Recently, however, it has been acknowledged that compulsory ALMPs may affect job search behaviour before actual participation: the moment an unemployed worker realizes that there is a positive risk of having to participate in a programme in the future, the job seeker may increase his job search intensity or reduce his reservation wage in order to avoid programme participation (Black et al. (2003), Rosholm and Svarer (2008), Geerdsen and Holm (2007), Geerdsen (2006), Cockx and Dejemeppe (2007)).
It has also become increasing obvious that successful active labour market policy regimes contain more elements than just a set of activation policies. Crépon et al. (2005) evaluate the effects of intensive counseling schemes administered to French unemployed workers. The aim of these schemes is to improve the quality of assignment of workers to jobs. Some of these schemes significantly reduce unemployment duration, but they mostly improve the match quality in the sense that the time until unemployment recurrence is prolonged. Van den Berg and van der Klaauw (2006) use data from a social experiment to estimate the effect of counseling and monitoring on the transition rate to employment. If they find no evidence that counseling and monitoring affect the exit rate to work, they find that increased monitoring leads to a shift from informal to formal job search. Kjærsgaard et al. (2010) exploit random variation in the timing of planned meetings with case workers and find that job finding rates tend to increase during a period after the meeting has taken place.

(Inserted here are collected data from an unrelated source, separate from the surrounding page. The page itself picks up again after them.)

==> src/rtl/fifo_reader.sv <==
// fifo_reader: pops a programmed number of words from a 16-bit FIFO through its
// rd/dout/valid/empty interface. Each word is forwarded to a downstream sink over
// a valid/ready handshake. The block counts accepted words and flags read errors.
module fifo_reader #(
  parameter int unsigned WIDTH = 16,
  parameter int unsigned LEN_W = 8
) (
  input  logic             clk,
  input  logic             rst,
  input  logic             start,
  input  logic [LEN_W-1:0] len,
  output logic             fifo_rd,
  input  logic [WIDTH-1:0] fifo_dout,
  input  logic             fifo_valid,
  input  logic             fifo_empty,
  input  logic             fifo_under,
  output logic [WIDTH-1:0] m_data,
  output logic             m_valid,
  input  logic             m_ready,
  output logic             busy,
  output logic             done,
  output logic             err,
  output logic [LEN_W-1:0] word_cnt
);

  typedef enum logic [2:0] {
    IDLE  = 3'd0,
    ISSUE = 3'd1,
    WAIT  = 3'd2,
    OUT   = 3'd3,
    DONE  = 3'd4
  } state_t;

  state_t             r_state;
  state_t             w_next;
  logic [LEN_W-1:0]   r_rem;
  logic [LEN_W-1:0]   r_cnt;
  logic [WIDTH-1:0]   r_data;
  logic               r_valid;
  logic               r_err;
  logic               w_rd_ok;
  logic               w_hs;

  assign w_rd_ok = fifo_valid && !fifo_under;
  assign w_hs    = r_valid && m_ready;

  // State register; reset abandons any read in flight.
  always_ff @(posedge clk or negedge rst) begin
    if (!rst) r_state <= IDLE;
    else      r_state <= w_next;
  end

  // Next-state logic and combinational strobes.
  always_comb begin
    w_next  = r_state;
    fifo_rd = 1'b0;
    busy    = (r_state != IDLE);
    done    = (r_state == DONE);
    case (r_state)
      IDLE: begin
        if (start) w_next = (len == '0) ? DONE : ISSUE;
      end
      ISSUE: begin
        // Never strobe an empty FIFO; just wait here until data shows up.
        if (!fifo_empty) begin
          fifo_rd = 1'b1;
          w_next  = WAIT;
        end
      end
      WAIT: begin
        w_next = w_rd_ok ? OUT : ISSUE;
      end
      OUT: begin
        if (m_ready) w_next = (r_rem == LEN_W'(1)) ? DONE : ISSUE;
      end
      DONE: begin
        w_next = IDLE;
      end
      default: begin
        w_next = IDLE;
      end
    endcase
  end

  // Datapath: remaining/accepted counters, output word register and sticky error.
  always_ff @(posedge clk or negedge rst) begin
    if (!rst) begin
      r_rem   <= '0;
      r_cnt   <= '0;
      r_data  <= '0;
      r_valid <= 1'b0;
      r_err   <= 1'b0;
    end else begin
      case (r_state)
        IDLE: begin
          if (start) begin
            r_rem <= len;
            r_cnt <= '0;
            r_err <= 1'b0;
          end
        end
        WAIT: begin
          if (w_rd_ok) begin
            r_data  <= fifo_dout;
            r_valid <= 1'b1;
          end else begin
            r_err <= 1'b1;
          end
        end
        OUT: begin
          if (w_hs) begin
            r_valid <= 1'b0;
            r_cnt   <= r_cnt + 1'b1;
            r_rem   <= r_rem - 1'b1;
          end
        end
        default: begin
        end
      endcase
    end
  end

  assign m_data   = r_data;
  assign m_valid  = r_valid;
  assign err      = r_err;
  assign word_cnt = r_cnt;

endmodule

Lalive et al. (2005) has looked at the effect of benefit sanctions in reducing the unemployment duration of unemployed Swiss workers. They focus on both ex ante (i.e. the effect of a warning) and ex post effects. They find that both warning and enforcement of benefit sanctions have large positive effects on the exit rate from unemployment. Svarer (2007) estimates ex post effects of sanctioning recipients of unemployment insurance, while Qureshi (2008) studies recipients of social assistance. Both find that benefits sanctions have very large positive effect on the exit rate from unemployment.

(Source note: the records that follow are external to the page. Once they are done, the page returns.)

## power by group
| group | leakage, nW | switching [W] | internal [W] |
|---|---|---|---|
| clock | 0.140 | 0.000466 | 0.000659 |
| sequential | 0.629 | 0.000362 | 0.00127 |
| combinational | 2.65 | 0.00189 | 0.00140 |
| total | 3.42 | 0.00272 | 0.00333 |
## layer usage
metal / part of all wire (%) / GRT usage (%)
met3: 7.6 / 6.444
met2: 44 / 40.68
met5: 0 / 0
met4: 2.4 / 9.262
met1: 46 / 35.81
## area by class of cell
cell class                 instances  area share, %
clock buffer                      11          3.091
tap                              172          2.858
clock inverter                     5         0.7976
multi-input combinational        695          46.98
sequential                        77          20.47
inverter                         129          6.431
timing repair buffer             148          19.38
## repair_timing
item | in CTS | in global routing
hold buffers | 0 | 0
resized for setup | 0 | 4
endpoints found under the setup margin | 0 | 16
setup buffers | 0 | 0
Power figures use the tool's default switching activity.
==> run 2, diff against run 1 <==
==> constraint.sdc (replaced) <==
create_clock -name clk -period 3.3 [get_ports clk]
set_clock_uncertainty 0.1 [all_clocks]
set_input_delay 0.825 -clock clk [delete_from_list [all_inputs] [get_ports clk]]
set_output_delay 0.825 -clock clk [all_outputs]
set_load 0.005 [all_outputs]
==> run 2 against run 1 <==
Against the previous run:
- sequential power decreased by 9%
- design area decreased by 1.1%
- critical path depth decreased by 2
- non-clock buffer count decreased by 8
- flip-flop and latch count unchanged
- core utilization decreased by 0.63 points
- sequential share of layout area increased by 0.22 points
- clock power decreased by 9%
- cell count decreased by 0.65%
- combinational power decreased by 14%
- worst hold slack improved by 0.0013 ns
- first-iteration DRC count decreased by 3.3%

Summarising this selective literature review, there is a tendency towards finding positive effects of counseling and monitoring policies, although the evidence is not unanimous. With respect to threat effects and sanction, the evidence seems to be quite unidirectional; there are strong threat effects of monitoring and sanction policies as well as active labour market programmes, and administered sanctions have large effects. Hence, even if participation in activation programmes has negligible (or even negative) direct effects on participants, they may still be worthwhile due to their ex ante effects on job search behaviour. The discussion above implies that, even though direct participation effects are negative, there may still be positive overall effects on e.g. unemployment duration from having a system of active labour market policies.